Brandon Hersey (Washington ’16) came from a family of teachers, but he saw politics and policy as the best way to have an impact on the world. When his wife moved to Seattle for graduate school, he left his job at the Obama Administration and decided to teach. Brandon hoped to bring his love of government to a high school classroom. When he was assigned to teach second grade, he had to reevaluate his plans.
Although Brandon and Sara’s entry into the classroom didn’t go exactly as planned, they quickly learned the value of relationships. Everything changed once they met their students and immersed themselves in their communities.

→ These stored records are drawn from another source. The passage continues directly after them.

## config.mk

```make
export PLATFORM = sky130hd
export DESIGN_NAME = branch_redirect_unit
export DESIGN_NICKNAME = d
export VERILOG_FILES = /design/src/rtl/riscv_pkg.sv /design/src/rtl/branch_redirect_unit_sat_counter.sv /design/src/rtl/branch_redirect_unit.sv
export SDC_FILE = /design/constraint.sdc
export NUM_CORES = 1
export LEC_CHECK = 0
export CAP_MARGIN = 5
export CORE_ASPECT_RATIO = 0.8
export CORE_UTILIZATION = 37
export DETAILED_ROUTE_END_ITERATION = 12
export PLACE_DENSITY_LB_ADDON = 0.2
export SETUP_SLACK_MARGIN = 0.15
export SYNTH_ARGS = -nofsm -noshare
export SYNTH_HDL_FRONTEND = slang
export SYNTH_SLANG_ARGS = --single-unit
```

## constraint.sdc

```tcl
create_clock -name clk -period 2 [get_ports clk]
set_input_delay 0.4 -clock clk [delete_from_list [all_inputs] [get_ports clk]]
set_output_delay 0.4 -clock clk [all_outputs]
set_load 0.01 [all_outputs]
```

## src/rtl/riscv_pkg.sv

```systemverilog
// Shared RISC-V definitions: opcode constants and the redirect FSM state type.
package riscv_pkg;
  localparam logic [4:0] OP_BRANCH = 5'b11000;
  localparam logic [4:0] OP_JAL    = 5'b11011;
  localparam logic [4:0] OP_JALR   = 5'b11001;

  typedef enum logic [1:0] {
    ST_IDLE     = 2'd0,
    ST_REDIRECT = 2'd1,
    ST_HOLD     = 2'd2
  } redir_state_e;
endpackage

```

## src/rtl/branch_redirect_unit_sat_counter.sv

```systemverilog
// Saturating up-counter; sticks at all-ones.
module sat_counter #(
  parameter int W = 32
) (
  input  logic         clk,
  input  logic         rst,
  input  logic         inc,
  output logic [W-1:0] count
);
  logic [W-1:0] r_count;

  always_ff @(posedge clk or negedge rst) begin
    if (!rst) begin
      r_count <= '0;
    end else if (inc && (r_count != '1)) begin
      r_count <= r_count + 1'b1;
    end
  end

  assign count = r_count;
endmodule

```

## src/rtl/branch_redirect_unit.sv

```systemverilog
// EX-stage control-transfer resolution: registered PC redirect, flushes
// and branch performance counters for a predict-not-taken front end.
module branch_redirect_unit
  import riscv_pkg::*;
#(
  parameter int XLEN  = 32,
  parameter int CNT_W = 32
) (
  input  logic             clk,
  input  logic             rst,
  input  logic             ex_valid,
  input  logic [4:0]       ex_opcode,
  input  logic             ex_decision,
  input  logic [XLEN-1:0]  ex_pc,
  input  logic [XLEN-1:0]  ex_imm,
  input  logic [XLEN-1:0]  ex_rs1,
  input  logic             if_stall,
  output logic             redirect_valid,
  output logic [XLEN-1:0]  redirect_pc,
  output logic             target_misalig,
  output logic             flush_ifid,
  output logic             flush_idex,
  output logic             squash_ex,
  output logic             busy,
  output logic [CNT_W-1:0] br_count,
  output logic [CNT_W-1:0] taken_count
);
  redir_state_e    r_state;
  redir_state_e    w_next;
  logic [XLEN-1:0] r_target;

  logic            w_is_br;
  logic            w_is_jal;
  logic            w_is_jalr;
  logic            w_accept;
  logic            w_taken;
  logic            w_br_inc;
  logic            w_tk_inc;
  logic [XLEN-1:0] w_base;
  logic [XLEN-1:0] w_sum;
  logic [XLEN-1:0] w_target;
  logic            w_active;

  assign w_is_br   = (ex_opcode == OP_BRANCH);
  assign w_is_jal  = (ex_opcode == OP_JAL);
  assign w_is_jalr = (ex_opcode == OP_JALR);

  // EX inputs outside IDLE belong to the wrong path
  assign w_accept = (r_state == ST_IDLE) && ex_valid;
  assign w_taken  = w_accept &&
                    ((w_is_br && ex_decision) || w_is_jal || w_is_jalr);

  assign w_base   = w_is_jalr ? ex_rs1 : ex_pc;
  assign w_sum    = w_base + ex_imm;
  assign w_target = w_is_jalr ? {w_sum[XLEN-1:1], 1'b0} : w_sum;

  assign w_br_inc = w_accept && w_is_br;
  assign w_tk_inc = w_br_inc && ex_decision;

  always_ff @(posedge clk or negedge rst) begin
    if (!rst) begin
      r_state  <= ST_IDLE;
      r_target <= '0;
    end else begin
      r_state <= w_next;
      if (w_taken) begin
        r_target <= w_target;
      end
    end
  end

  always_comb begin
    w_next = r_state;
    unique case (r_state)
      ST_IDLE: begin
        if (w_taken) w_next = ST_REDIRECT;
      end
      ST_REDIRECT,
      ST_HOLD: begin
        w_next = if_stall ? ST_HOLD : ST_IDLE;
      end
      default: w_next = ST_IDLE;
    endcase
  end

  assign w_active       = (r_state != ST_IDLE);
  assign redirect_valid = w_active;
  assign flush_ifid     = w_active;
  assign flush_idex     = w_active;
  assign squash_ex      = w_active;
  assign busy           = w_active;
  assign redirect_pc    = r_target;
  assign target_misalig = w_active && r_target[1];

  sat_counter #(.W(CNT_W)) u_br_cnt (
    .clk   (clk),
    .rst   (rst),
    .inc   (w_br_inc),
    .count (br_count)
  );

  sat_counter #(.W(CNT_W)) u_tk_cnt (
    .clk   (clk),
    .rst   (rst),
    .inc   (w_tk_inc),
    .count (taken_count)
  );
endmodule

```

[Word level (Yosys, flattened, before mapping)]
Cells that the tools add are included.
Cells by class
  add/sub/neg operators: 3
  equality and inequality tests: 8
  multiplexer cells: 5
  reduce and logical (&&, ||, !) cells: 13
Operators by type and width (number)
  32-bit by 1-bit adder with 32-bit output, second input constant: 2
  32-bit inequality test, second input constant: 2
  32-bit adder: 1
  32-bit two-way mux: 1
  5-bit == test, second input constant: 3
  1-bit logical AND: 8
  2-bit two-way mux: 2
  2-bit one-hot mux with 2 select lines: 1
  2-bit by 1-bit == test with 1-bit output, second input constant: 1
  2-bit == test, second input constant: 1
  2-bit zero test: 1
  1-bit logical OR: 2
  2-bit inequality test, second input constant: 1
  2-bit nonzero test: 1
  2-bit OR reduction: 1
  1-bit two-way mux: 1
Storage, ports and cells
  register bits after elaboration: 98
  input bits: 106
  output and inout bits: 102

[Logic depth before layout (Yosys ltp)]
  depth in word-level cells: 7
  gate-level depth with buffers: 16
  mapped depth without buffers: 14

[Hierarchy]
From an unflattened synthesis, not the netlist that was laid out.
Second synthesis, totals
  cells, all modules: 718
  area total of the unflattened synthesis: 6721.4 um2
Modules (own cells, without submodules)
  branch_redirect_unit: instances 1, cells an instance 416, area an instance 3473.3 um2
  sat_counter: instances 2, cells an instance 151, area an instance 1624.1 um2

[Worst setup path before layout]
No wires, ideal clock.
  path kind: input to register
  from: input ex_opcode[2]
  to: register r_target[22], in the netlist redirect_pc[22]
  arrival: 3615 ps
  data required time: 1869 ps
  setup slack: -1746 ps
  stages: 16
  path buffers: 2
  cells stage by stage: and3b_1 > and3b_1 > clkbuf_1 > clkbuf_1 > mux2_2 > ha_1 > inv_1 > fa_1 > nor2b_1 > o211ai_1 > a31oi_1 > a2111o_1 > a21bo_2 > a221oi_2 > xor2_1 > o21ai_1
On the way
  cells in the longest elaborated chain, start to end: 5
RTL lines
  start: declaration: line branch_redirect_unit.sv:12  | input logic [4:0] ex_opcode,
  parallel branches: the longest is 5 deep, another holds 32-bit adder
  end signal: assignment: line branch_redirect_unit.sv:67  | r_target <= w_target;
  end: declaration: line branch_redirect_unit.sv:30  | logic [XLEN-1:0] r_target;
Parallel ways; which one is timed is not known.
A chain may end at the register's enable or synchronous reset.

[Worst setup path in the final report]
Same ends and word-level chain as after synthesis.

==> impl_metrics.ini <==
[die]
fp.coreArea_um2 = 16710
die_h_um = 119.6
rows = 42
start_util_pct = 38.30
io_pins = 208
fp.dieW_um = 149.1
die-area_um2 = 17830

[yosys]
synth_area_leaders = dfrtp_1 (38%), xnor2_1 (7.7%), ha_1 (7.4%)
synth_ff_type = dfrtp_1
synth_area_per_cell_um2 = 9.304
syn_inst = 688
async_reset_ff_share_pct = 100.0
ys_ff_latch = 98
synth_top_area_share_pct = 38.31
synth_cell_types = 63
syn_area_um2 = 6401
synth-edff-count = 0
synthesis.nets = 833
yosysWarnings = 0
ys_seq_area_share_pct = 38.31
synth_top_area_cell = dfrtp_1

[clocking]
clk_pin_slew_ns = 0.08
clkLatencyLatePin_ns = 0.36
cts_tree = yes
clock_path_buffers = 2
cts_hold_buf = 0
cts_made_buffers = 9
cts-root-buf = clkbuf_16
clkSinkCount = 98
htree_levels = 3

[finish]
area.growth.synth_to_final_pct = 87.78
drive_above_1_share_pct = 42.83
design_area_um2 = 12020
layout.nets = 1235
final_util_pct = 71.93
final_cell_mix = clkdlybuf4s50_1 (189), buf_4 (188), dfrtp_1 (86)
layout_commonest_cell = clkdlybuf4s50_1
diodes = 0
fillers = 1216

[critical_path]
critPathCaptureType = flop
path_max_fanout = 6
cp_common_cell = and3b_2
reg2reg_from = u_br_cnt.count[12]$_DFFE_PN0P_
path_class = in -> reg
cp-startpoint = ex_opcode[2]
crit_path_start_kind = primary input
max_stage_delay_ns = 0.36
slowest_stage = a2111o_1
required_ns = 2.24
path_cells = buf_6 -> and3b_2 -> and3b_2 -> buf_12 -> mux2_4 -> ha_4 -> inv_2 -> fa_2 -> nor2b_2 -> o211ai_1 -> a31oi_1 -> a2111o_1 -> a21bo_4 -> a221oi_2 -> xor2_1 -> o21ai_1
arrival_ns = 3.39

[route]
drc = 0
wire_per_inst_um = 16.71
drt_iter0_drc = 277
first_pass_iters = 5
via_per_inst = 5.119
antenna_left = 0
num_vias = 6732
totalWireLength_um = 21980

[place]
place.gp.congestion = 0.9661
placed_cell_area_um2 = 10350
port_buffers = 207
hpwl_um = 15780

[global_routing]
grt_max_degree = 42
grt_use_total_pct = 24.03
grt_pass1_vias = 6594
grt_pass1_wl_um = 33620
overflow = 0
grt_antenna_before_repair = 0

[timing]
slew_viol_final = 0
fin_crit_ns = 3.145
worst_slack_ns = -1.145
rsz0062_at_grt = yes
period_share_pct = 157.3
setup_violations = 31
hold_viol_final = 0
fmax_mhz = 317.9
max-slew-margin-rel_pct = 65.92
worst_pin_slew_ns = 0.5112
clock_skew_ns = 0.009969

[hold_path]
hp-class = in -> async

[power_and_ir_drop]
p_clk_share_pct = 23.0
p_comb_share_pct = 42.6
switching_share_pct = 33.72
switchingPower_mw = 2.567
p_leak_nw = 5.416
pwr-share-seq_pct = 34.4
power.density_nw_per_um2 = 633.4
internal_power_mw = 5.046
ir_drop_v = 0.0005134

[job]
maxCapViolCount = 0

[status]
status = finished, violations left
violations = setup timing
==> metal layers <==
metal | wire [um] | GRT usage, %
met1 | 10360 | 34.67
met2 | 10150 | 36.80
met3 | 1230 | 4.905
met4 | 235 | 5.166
met5 | 0 | 0
==> power groups by stage <==
stage	Combinational (mW)	Sequential [mW]	Clock, mW
final	3.24	2.62	1.75
after CTS	3.11	2.62	1.79
after global placement	2.90	2.64	0
after global routing	3.50	2.66	1.86
after floorplan	1.11	2.76	0
after detailed placement	2.95	2.63	0
==> kinds of logic (layout without fill, tap and decap cells) <==
logic type / count (synthesis) / in the layout / synth area share (%)
flip-flops: 98 / 98 / 38.31
AO/OA/AOI/OAI: 133 / 133 / 13.12
buffers and inverters: 45 / 452 / 2.912
adder cells (fa/ha/maj): 39 / 39 / 7.740
multiplexers: 34 / 34 / 5.942
XOR/XNOR: 88 / 88 / 12.04
AND/OR/NAND/NOR: 251 / 251 / 19.94
==> cell usage after synthesis (all sizes together), types with 24 or more instances <==
| cell type | instances |
|---|---|
| a21oi | 37 |
| nor2 | 31 |
| nand2 | 88 |
| xor2 | 32 |
| clkbuf | 24 |
| dfrtp | 98 |
| ha | 38 |
| xnor2 | 56 |
| nand3 | 30 |
| mux2 | 32 |
| nand4 | 31 |
| o21ai | 47 |
==> path summary, 6_finish.rpt <==
| check | to | slack [ns] | depth (start not counted) |
|---|---|---|---|
| max | redirect_pc[22]$_DFFE_PN0P_ | -1.15 | 16 |
| min | redirect_pc[23]$_DFFE_PN0P_ | 0.01 | 1 |
| max reg2reg | u_br_cnt.count[0]$_DFFE_PN0P_ | 0 | 9 |
| min reg2reg | redirect_pc[19]$_DFFE_PN0P_ | 0.48 | 2 |
| max in group asynchronous | u_tk_cnt.count[31]$_DFFE_PN0P_ | 1.35 | 2 |
| min in group clk | redirect_pc[19]$_DFFE_PN0P_ | 0.48 | 2 |
==> registers in the layout (all words and copies together), names as in the netlist <==
| signal | count |
|---|---|
| r_state | 2 |
| redirect_pc | 32 |
| u_br_cnt.count | 32 |
| u_tk_cnt.count | 32 |
==> timing repair <==
item	in CTS	in global routing
setup buffers	25	24
resized for setup	119	125
pin swaps	48	87
endpoints found under the setup margin	85	103
==> stage by stage <==
| stage | power, mW | worst slack, ns | instances | setup TNS [ns] | hold WS [ns] |
|---|---|---|---|---|---|
| final | 7.613 | -1.145 | 1315 | -23.72 | 0.01076 |
| after global placement | 5.545 | -1.906 | 1250 | -57.90 | 0.4056 |
| after floorplan | 3.868 | -1.266 | 688 | -24.65 | 0.1044 |
| after global routing | 8.024 | -1.252 | 1315 | -27.72 | 0.03603 |
| after detailed placement | 5.584 | -1.947 | 1250 | -60.41 | 0.4098 |
| after CTS | 7.519 | -1.236 | 1291 | -24.45 | 0.02062 |
==> worst max-delay path, delay by kind of cell <==
kind            cells  cell delay [ns]
simple gates        3             0.53
fa+ha+maj           2             0.37
compound gates      6             1.31
xor+xnor            1             0.18
mux                 1             0.31
buf+inv             3             0.27
==> area by class of cell <==
class / instances / area, um^2 / area share (%)
multi-input combinational: 545 / 5129 / 42.67
timing repair buffer: 421 / 3796 / 31.58
sequential: 98 / 2467 / 20.53
tap: 220 / 275.3 / 2.290
clock buffer: 9 / 225.2 / 1.874
clock inverter: 7 / 71.32 / 0.5933
inverter: 15 / 56.30 / 0.4684
Power figures use the tool's default switching activity.
[src/rtl/logic_serial_ctrl.sv]
// Bit-serial sequencer: walks one external 1-bit logic unit across WIDTH-bit
// operands, LSB first, assembling the result and pulsing done at the end.
module logic_serial_ctrl #(
    parameter int WIDTH = 8
) (
    input  logic             clock,
    input  logic             reset,
    input  logic             start,
    input  logic [1:0]       op,
    input  logic [WIDTH-1:0] a,
    input  logic [WIDTH-1:0] b,
    output logic             busy,
    output logic             done,
    output logic [WIDTH-1:0] result,
    output logic             lu_a,
    output logic             lu_b,
    output logic [1:0]       lu_control,
    input  logic             lu_out
);

    localparam int IW = $clog2(WIDTH);
    localparam logic [IW-1:0] LAST = IW'(WIDTH - 1);

    typedef enum logic [1:0] {
        IDLE = 2'd0,
        RUN  = 2'd1,
        DONE = 2'd2
    } state_t;

    state_t           state;
    logic [IW-1:0]    idx;
    logic [WIDTH-1:0] a_q;
    logic [WIDTH-1:0] b_q;
    logic [1:0]       op_q;

    always_ff @(posedge clock) begin
        if (reset) begin
            state  <= IDLE;
            idx    <= '0;
            a_q    <= '0;
            b_q    <= '0;
            op_q   <= '0;
            result <= '0;
            busy   <= 1'b0;
            done   <= 1'b0;
        end else begin
            case (state)
                // DONE accepts a new request exactly like IDLE for back-to-back ops
                IDLE, DONE: begin
                    done <= 1'b0;
                    if (start) begin
                        a_q    <= a;
                        b_q    <= b;
                        op_q   <= op;
                        result <= '0;
                        idx    <= '0;
                        state  <= RUN;
                        busy   <= 1'b1;
                    end else begin
                        state <= IDLE;
                        busy  <= 1'b0;
                    end
                end
                RUN: begin
                    result[idx] <= lu_out;
                    if (idx == LAST) begin
                        idx   <= '0;
                        state <= DONE;
                        busy  <= 1'b0;
                        done  <= 1'b1;
                    end else begin
                        idx <= idx + 1'b1;
                    end
                end
                default: begin
                    state <= IDLE;
                    busy  <= 1'b0;
                    done  <= 1'b0;
                end
            endcase
        end
    end

    // Logic unit inputs are parked at zero outside RUN
    always_comb begin
        lu_a       = 1'b0;
        lu_b       = 1'b0;
        lu_control = 2'd0;
        if (state == RUN) begin
            lu_a       = a_q[idx];
            lu_b       = b_q[idx];
            lu_control = op_q;
        end
    end

endmodule
[config.mk]
export PLATFORM = sky130hd
export DESIGN_NAME = logic_serial_ctrl
export DESIGN_NICKNAME = d
export VERILOG_FILES = /design/src/rtl/logic_serial_ctrl.sv
export SDC_FILE = /design/constraint.sdc
export NUM_CORES = 1
export LEC_CHECK = 0
export ABC_AREA = 1
export CAP_MARGIN = 25
export CORE_AREA = 2 2 54 56
export CTS_BUF_LIST = sky130_fd_sc_hd__clkbuf_8
export DETAILED_ROUTE_END_ITERATION = 16
export DIE_AREA = 0 0 56 58
export DONT_BUFFER_PORTS = 1
export PLACE_DENSITY = 0.72
export SLEW_MARGIN = 20
export SYNTH_ARGS = -nofsm -noshare
export SYNTH_HDL_FRONTEND = slang
export SYNTH_SLANG_ARGS = --single-unit
[constraint.sdc]
create_clock -name clock -period 1.41 [get_ports clock]
set_clock_uncertainty 0.05 [all_clocks]
set_input_delay 0.2115 -clock clock [delete_from_list [all_inputs] [get_ports clock]]
set_output_delay 0.2115 -clock clock [all_outputs]
set_load 0.02 [all_outputs]
==> impl_metrics.env <==
export IMPL_finalCritPeriodShare=1.16
export IMPL_rr_endpoint="busy$_SDFFE_PP0P_"
export IMPL_drv_slew=0
export IMPL_p_total_mw=2.12
export IMPL_coreArea_um2=2660
export IMPL_yosys_area_share_simple=0.324
export IMPL_first_global_vias=1407
export IMPL_synth_compound_area_frac=0.128
export IMPL_gr_usage_met1=0.282
export IMPL_crit_type="reg2out"
export IMPL_synthesis_nets=237
export IMPL_wl_per_cell_um=13.7
export IMPL_vias=1437
export IMPL_setup_slack_ns=-0.230
export IMPL_cts_tree="built"
export IMPL_cp_data_arrival_time_ns=1.38
export IMPL_final_cell_mix="43 x nor2_1, 37 x nand2_1, 30 x dfxtp_1"
export IMPL_start_kind="flop"
export IMPL_synth_area_per_cell_um2=7.08
export IMPL_reg2reg_from="idx[0]$_SDFFE_PP0P_"
export IMPL_r2r_cells=8
export IMPL_final_hold_violation_count=0
export IMPL_cts_made_buffers=5
export IMPL_power_density_nw_per_um2=1150
export IMPL_track_usage=0.253
export IMPL_holdPathStages=2
export IMPL_synth_distinct_cells=21
export IMPL_synth_area_leaders="dfxtp_1 44%, nor2_1 11%, nand2_1 10%, o21ai_0 6.3%, a21oi_1 5.0%"
export IMPL_dieArea_um2=3250
export IMPL_clock_latency_ns=0.30
export IMPL_period_minus_slack_ns=1.64
export IMPL_top_usage_layer="met2"
export IMPL_synth_xor_area_frac=0
export IMPL_drc_errors=0
export IMPL_htree_levels=2
export IMPL_hp_start="b[6]"
export IMPL_cp_required_ns=1.15
export IMPL_cts_root_buffer="clkbuf_8"
export IMPL_rsz0062_at_grt="true"
export IMPL_drive_above_1_share=0.254
export IMPL_drtIter0Drc=57
export IMPL_grt_pass1_wl_um=6280
export IMPL_syn_area_um2=1510
export IMPL_status="complete, but fails checks"
export IMPL_synth_top_family_by_area="simple AND/OR/NAND/NOR gates"
export IMPL_dp_hpwl_um=2480
export IMPL_ys_ff_latch=33
export IMPL_synth_area_leader_cell="dfxtp_1"
export IMPL_synth_top_area_frac=0.438
export IMPL_gr_usage_met2=0.447
export IMPL_grt_overflow=0
export IMPL_dp_cells=251
export IMPL_fin_cells=267
export IMPL_setup_viol=2
export IMPL_fin_tns_setup_ns=-0.428
export IMPL_cp_end_kind="output port"
export IMPL_wirelength_um=3650
export IMPL_max_freq_ghz=0.610
export IMPL_ir_worst_vdd_mv=0.942
export IMPL_grt_max_degree=15
export IMPL_leakagePower_nw=0.801
export IMPL_ys_seq_area_frac=0.438
export IMPL_violations="negative setup slack"
export IMPL_syn2layout_area_growth_pct=22.1
export IMPL_cts_clk_slew_worst_paths_ns=0.07
export IMPL_met3_usage=0.0826
export IMPL_start_util=0.566
export IMPL_diodes=0
export IMPL_dieHeight_um=58
export IMPL_design_final_nets=259
export IMPL_row_count=19
export IMPL_antenna_found_initial=0
export IMPL_cp_max_fo=5
export IMPL_worst_slew_pin_slew_ns=0.383
export IMPL_viasPerCell=5.38
export IMPL_dr_pass1_iters=4
export IMPL_r2r_setup_slack_ns=0.08
export IMPL_ant_nets=0
export IMPL_ys_warn_count=0
export IMPL_clkSinkCount=33
export IMPL_synth_cells=213
export IMPL_maxSlewHeadroom=0.745
export IMPL_clk_path_buf_depth=2
export IMPL_final_common_cell="nor2_1"
export IMPL_synth_adder_area_share=0.0166
export IMPL_die_w_um=56
export IMPL_min_path_type="in2reg"
export IMPL_port_buffers=0
export IMPL_whs_ns=0.0357
export IMPL_ioPinCount=36
export IMPL_maxCapViolations=0
export IMPL_hold_end="b_q[6]$_SDFFE_PP0P_"
export IMPL_gp_congestion=0.800
export IMPL_synth_mux_area_frac=0
worst max-delay path: stages (launching register included):
cell and delay [ns]:
dfxtp_4 0.39, inv_2 0.09, nor2_4 0.13, nand3_2 0.07, nand2_1 0.07, nor2_1 0.04
a21oi_1 0.13, buf_4 0.16
cell type report:
type / count / area [um2]
clock buffer: 7 / 96.3
clock inverter: 1 / 5.00
fill: 223 / 822
inverter: 18 / 72.6
multi-input combinational: 151 / 747
sequential: 33 / 672
tap: 31 / 38.8
timing repair buffer: 26 / 209
per-stage QoR:
| stage | worst slack, ns | util | cell area [um2] |
|---|---|---|---|
| 4_1_cts | -0.211 | 0.679 | 1810 |
| 3_3_place_gp | 0.0236 | 0.604 | 1610 |
| 6_report | -0.230 | 0.691 | 1840 |
| 3_5_place_dp | -0.0573 | 0.604 | 1610 |
| 5_1_grt | -0.324 | 0.691 | 1840 |
| 2_1_floorplan | 0.00309 | - | 1510 |
worst max path at each step:
stage,start,end,cells after the start
after floorplan,idx[1]$_SDFFE_PP0P_,lu_b,5
after global routing,idx[2]$_SDFFE_PP0P_,lu_b,6
after global placement,idx[0]$_SDFFE_PP0P_,lu_b,6
final,idx[2]$_SDFFE_PP0P_,lu_b,7
after detailed placement,idx[0]$_SDFFE_PP0P_,lu_b,6
after CTS,idx[0]$_SDFFE_PP0P_,lu_b,7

Brandon formed a deep relationship with Abdi, a shy second-grader who was several grade levels behind in reading. The two connected over Pokemon and other shared interests, and Brandon soon gained Abdi’s trust. As a result of their close relationship, Abdi became more engaged and left Brandon’s class reading at a third-grade level.
Sara remembers feeling incredibly homesick at the start of her third year in the classroom when a family emergency left her feeling isolated from those she loved on the other side of the country. Realizing how important it is to build strong relationships, Sara recommitted herself to her new community. She married a Yakima Valley local and immersed herself in the community by working in the orchards last summer. The experience that gave her a window into the lived experiences of her students’ families and cemented her connection to the community.
Sara now calls the Yakima valley home and continues to find ways to deepen her impact through the classroom. This year she’s starting a master’s program in educational leadership and administration.
Brandon has fallen in love with teaching grades K-2 because he sees the impact he has as a role model who looks like his students. His heart is so full when he walks into his classroom. He’s the only black male teacher in his building and this gives his day-to-day life so much purpose.
Brandon and Sara have chosen to embrace their unexpected paths because of their love for their students and their communities. Their teaching experience has redefined their path and renewed their sense of purpose.